▶ **BRIEF**
Only the lines below between the ones containing "17 | 0.02167 |" and "CTS | 0.48 | 1 | d3.q | a[1]", inclusive, are to be reproduced, each exactly as it stands.

[Data excerpts]

<file path="flow/run.sh">
#!/bin/bash
# OpenROAD 26Q1-2900-gdf79404cd8, Yosys 0.63+post, stock flow scripts
make -C /OpenROAD-flow-scripts/flow DESIGN_CONFIG=/design/flow/config.mk WORK_HOME=/design/flow/orfs finish
</file>
<file path="flow/config.mk">
export PLATFORM = sky130hd
export DESIGN_NAME = eightbitadder
export DESIGN_NICKNAME = eightbitadder
export VERILOG_FILES = /design/flow/design.v
export SDC_FILE = /design/flow/constraint.sdc
export NUM_CORES = 4
export LEC_CHECK = 1
export CORE_AREA = 10 10 70 70
export DIE_AREA = 0 0 80 80
</file>
<file path="flow/constraint.sdc">
current_design eightbitadder

set clk_period 3.6
set clk_io_pct 0.2

create_clock -name clk0 -period $clk_period

set non_clock_inputs [all_inputs -no_clocks]
set_input_delay [expr $clk_period * $clk_io_pct] -clock clk0 $non_clock_inputs
set_output_delay [expr $clk_period * $clk_io_pct] -clock clk0 [all_outputs]
</file>
<file path="flow/design.v">
module eightbitadder(a,b,cin,s,cout);
input [7:0]a,b;
input cin;
output [7:0]s;
output cout;
wire [7:0]c;
assign cout= c[7];
fulladd a1(a[0],b[0],cin,s[0],c[0]);
fulladd a2(a[1],b[1],c[0],s[1],c[1]);
fulladd a3(a[2],b[2],c[1],s[2],c[2]);
fulladd a4(a[3],b[3],c[2],s[3],c[3]);
fulladd a5(a[4],b[4],c[3],s[4],c[4]);
fulladd a6(a[5],b[5],c[4],s[5],c[5]);
fulladd a7(a[6],b[6],c[5],s[6],c[6]);
fulladd a8(a[7],b[7],c[6],s[7],c[7]);
endmodule
module fulladd(a,b,c,sum,carry);
input a,b,c;
output sum,carry;
assign sum=a^b^c;
assign carry=(a&b)|(a&c)|(b&c);
endmodule
</file>
`design/flow/config.mk`:
```
export PLATFORM = sky130hd
export DESIGN_NAME = univshiftregister
export DESIGN_NICKNAME = univshiftregister
export VERILOG_FILES = /design/flow/design.v
export SDC_FILE = /design/flow/constraint.sdc
export NUM_CORES = 4
export LEC_CHECK = 1
export CORE_AREA = 10 10 70 70
export DIE_AREA = 0 0 80 80
```
`design/flow/constraint.sdc`:
```
current_design univshiftregister

set clk_period 2.0
set clk_io_pct 0.2

create_clock -name clk0 -period $clk_period [get_ports {clk}]

set non_clock_inputs [all_inputs -no_clocks]
set_input_delay [expr $clk_period * $clk_io_pct] -clock clk0 $non_clock_inputs
set_output_delay [expr $clk_period * $clk_io_pct] -clock clk0 [all_outputs]
```
`design/flow/design.v`:
```
module univshiftregister(s,i,sr,sl,clk,clr,a);
input [1:0]s;
input [3:0]i;
input sr,sl,clk,clr;
output [3:0]a;
wire [3:0]w;
mux m1(a[3],sr,a[2],i[3],s[1],s[0],w[3]);
mux m2(a[2],a[3],a[1],i[2],s[1],s[0],w[2]);
mux m3(a[1],a[2],a[0],i[1],s[1],s[0],w[1]);
mux m4(a[0],a[1],sl,i[0],s[1],s[0],w[0]);
dff d1(w[3],clk,clr,a[3]);
dff d2(w[2],clk,clr,a[2]);
dff d3(w[1],clk,clr,a[1]);
dff d4(w[0],clk,clr,a[0]);
endmodule
module dff(d,clk,clr,q);
input d,clk,clr;
output q;
reg q;
always@(posedge clk)
begin
if(clr==1)
 q=0;
else
 q=d;
end
endmodule
module mux(a,b,c,d,s1,s0,y);
input a,b,c,d,s1,s0;
output y;
assign y=(~s1&~s0&a)|(~s1&s0&b)|(s1&~s0&c)|(s1&s0&d);
endmodule
```
`design/flow/run.sh`:
```
#!/bin/bash
# OpenROAD 26Q1-2900-gdf79404cd8, Yosys 0.63+post, stock flow scripts
make -C /OpenROAD-flow-scripts/flow DESIGN_CONFIG=/design/flow/config.mk WORK_HOME=/design/flow/orfs finish
```
==> run notes <==
The run finished with clean final reports. The leakage power is 0.1315 nW. The tools report the beginning of the worst hold path as d1.q. The most critical min-delay path falls under register to register.

Met3 layer wire length in the routed design: 115 µm. The global routing usage summed across all routing layers is 0.02465, and the final critical delay including setup and external delays is 1.506 ns. For the worst reg-to-reg path, the startpoint reported by OpenROAD is d2.q. The run gives 0 as the global route total overflow. Worst-case vdd ir drop: 0.1674 mV. The number of buffer and inverter instances along the worst setup path came out at 1. CTS root buffer: sky130_fd_sc_hd__clkbuf_4. For reference, the clock transition at the flip-flops on the worst setup and hold paths is 0.04 ns.

According to the report, the first pass of detailed routing completed in 2 iterations. Number of hold-repair buffers added at the cts stage: 0. Per the CTS log, the buffer count on the longest clock path is 2. The final routed wire length divided by cell count was 8.824 µm; the cell total in the yosys stat output was 16. The run gives 0 for the setup fix buffers added after clock tree synthesis. The routed layout reports a DRC error count of 0. The CTS report gives the tree buffer count as 3. In this build the clock could be raised as far as 663.9 MHz. Detailed routing inserted a total of 172 vias.

The count of warnings emitted by yosys is 1, and the fraction of the mapped netlist area in compound gates is 0. The sequential share of power is 0.374, and the net switching power of the design is 0.00005039 W. The tools report the first-iteration detailed-routing DRC count as 1. With the number of failing hold endpoints at the final stage at 0, the total number of placement rows is 21.

The tools report the clock latency reported for the late side of the worst-skew pair as 0.24 ns. Signal routing reaches up to met4. The run gives 80.08 µm² for the area of all sequential standard cells. STA lists the endpoint of the worst register-to-register path as d1.q. The cell depth of the worst flop-to-flop path is 2. The tools report the endpoint kind of the worst setup timing path as a primary output. CTS sink count: 4. Per the detail_route report, inserted antenna diodes total 0. The synthesized-area fraction occupied by adder cells is 0. The antenna violation net count after detailed routing is 0.

The tally of unique sky130hd cells used after synthesis is 4, and the total wirelength of the detailed-routed design is 653 µm. Looking at the critical path, the highest net fanout was 4. The core area is 0.003416 mm². The OpenROAD warning count is 25. For reference, the final report shows the max-slew violation count at 0. According to the floorplan report, the die height is 80 µm. The worst setup path is launched from a register. The report lists the number of cells resized after CTS as 0.

In the final layout, the multi-input gates occupy 115.1 µm². The final report lists the setup-violating endpoint count as 0. The run gives 0.7532 for the post-layout period usage of the worst path. Looking at the hold checks, the worst path lands on d2.q.

Post-synthesis share of cell area spent on xor and xnor gates: 0. The number of global-route vias before repair was 228; the critical path arrival was 1.11 ns. The run gives 14 for the count of boundary I/O pins. Critical path start-end classification: register to primary output. The tools report the max-slew headroom at the worst pin as 0.8583. Summed over all failing endpoints, the final setup total negative slack is 0 ns. The synthesized netlist has a Yosys-reported chip area of 225.2 µm². The synthesized netlist cell count is 16, and the synthesized-area fraction occupied by and/or/nand/nor cells is 0.1111.

The area overhead of the layout relative to synthesis was 80.00%. The total length of routed met2 wires is 136 µm, and the combinational fraction of design power is 0.201. The overall die size recorded for this design is 0.006400 mm². Average cell area after synthesis: 14.08 µm².

The cell family contributing the most delay on the critical path was buffers and inverters. Largest clock skew in the final design: 0.0009329 ns. The data required time at the worst endpoint was 1.60 ns; the initial antenna violation count was 0.

The tightest hold path in the finished design has a slack of 0.7242 ns. The fraction of synthesized area in multiplexers is 0.4000. The longest individual stage delay on the worst path came out at 0.49 ns. The largest net degree at the start of global routing was 5. The number of cells on the worst hold path is listed as 2. The timing report gives the worst reg2reg path a setup slack of 0.96 ns. In this run the cell area of the synthesized design comes to 225.2 µm².

Count of state elements after synthesis: 4. Transition at the pin with the smallest max-transition slack: 0.2119 ns. The tools report the final weighted congestion of routability-driven global placement as 0.6857. The report lists the cells along the critical path as clkdlybuf4s50_1. The slowest stage of the critical path is the sky130_fd_sc_hd__clkdlybuf4s50_1 cell. The run gives 0.0001917 W for the cell-internal power. The die width was 80 µm; the power per cell area was 597.2 mW/mm².

Tally of buffers added on design ports: 13. The first global-routing pass estimated 1.166 mm of wire. The tools report the pre-placement core utilization as 0.06593. The fraction of final layout cells with drive strength greater than 1 came out at 0.2500. The number of filler cells placed in the layout came out at 404. In the routed layout, each cell is associated on average with a via count of 2.324. The run gives 1 for the H-tree depth. By area, the combinational part of the netlist is dominated by multiplexers. The share of total power in the clock network is 0.425.

Setup repair after global routing left no endpoint under its margin. The net switching share of the total power works out to 0.2081. The report counts max-capacitance violations totalling 0. After detailed routing, the wire length on met1 is 374 µm. The tools report the part of the Yosys area used for sequential elements as 0.3556. TritonCTS built the clock tree.
cells in the mapped netlist, drive strengths merged:
master  n  share of area
dfxtp   4           0.36
nor2b   4           0.11
mux4    4           0.40
buf     4           0.13
layout by cell type, fill, tap and decap left out:
master                             n
sky130_fd_sc_hd__nor2b_1           4
sky130_fd_sc_hd__clkbuf_4          3
sky130_fd_sc_hd__clkdlybuf4s50_1  13
sky130_fd_sc_hd__dfxtp_1           4
sky130_fd_sc_hd__mux4_2            4
final cells by class:
cell class | count | area share
timing repair buffer | 13 | 0.3210
multi-input combinational | 8 | 0.2839
sequential | 4 | 0.1975
tap | 46 | 0.1420
clock buffer | 3 | 0.05556
registers in the layout (all words and copies together), names as in the netlist:
name  count
d1.q      1
d2.q      1
d3.q      1
d4.q      1
layer usage:
| layer | vias up | GRT usage |
|---|---|---|
| li1 | 80 | - |
| met1 | 72 | 0.03499 |
| met2 | 17 | 0.02167 |
| met3 | 3 | 0.02614 |
| met4 | 0 | 0.007042 |
| met5 | - | 0 |
logic make-up (layout without fill, tap and decap cells):
family,after synthesis,in the layout
flops,4,4
simple gates,4,4
buf+inv,4,16
mux,4,4
worst max path at each step:
stage | slack (ns) | cells after the start | start | to
finish | 0.49 | 1 | d2.q | a[2]
global route | 0.41 | 1 | d2.q | a[2]
CTS | 0.48 | 1 | d3.q | a[1]
power groups by stage:
stage | clock, W | sequential, W | combinational (W)
5_1_grt | 0.000119 | 0.0000919 | 0.0000528
4_1_cts | 0.000108 | 0.0000905 | 0.0000490
6_report | 0.000103 | 0.0000906 | 0.0000486
through the flow:
step                total power, W  std cells  utilization  cell area (µm²)  worst slack [ns]
floorplan                0.0001128         16            -            225.2            0.9043
global placement         0.0001402         71       0.1121            382.9            0.2475
detailed placement       0.0001406         71       0.1121            382.9            0.2326
CTS                      0.0002472         74       0.1187            405.4            0.4767
global route             0.0002640         74       0.1187            405.4            0.4067
finish                   0.0002421         74       0.1187            405.4            0.4936
Power is estimated from default activity; no workload was simulated.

▶ **SOLUTION**
| met2 | 17 | 0.02167 |
| met3 | 3 | 0.02614 |
| met4 | 0 | 0.007042 |
| met5 | - | 0 |
logic make-up (layout without fill, tap and decap cells):
family,after synthesis,in the layout
flops,4,4
simple gates,4,4
buf+inv,4,16
mux,4,4
worst max path at each step:
stage | slack (ns) | cells after the start | start | to
finish | 0.49 | 1 | d2.q | a[2]
global route | 0.41 | 1 | d2.q | a[2]
CTS | 0.48 | 1 | d3.q | a[1]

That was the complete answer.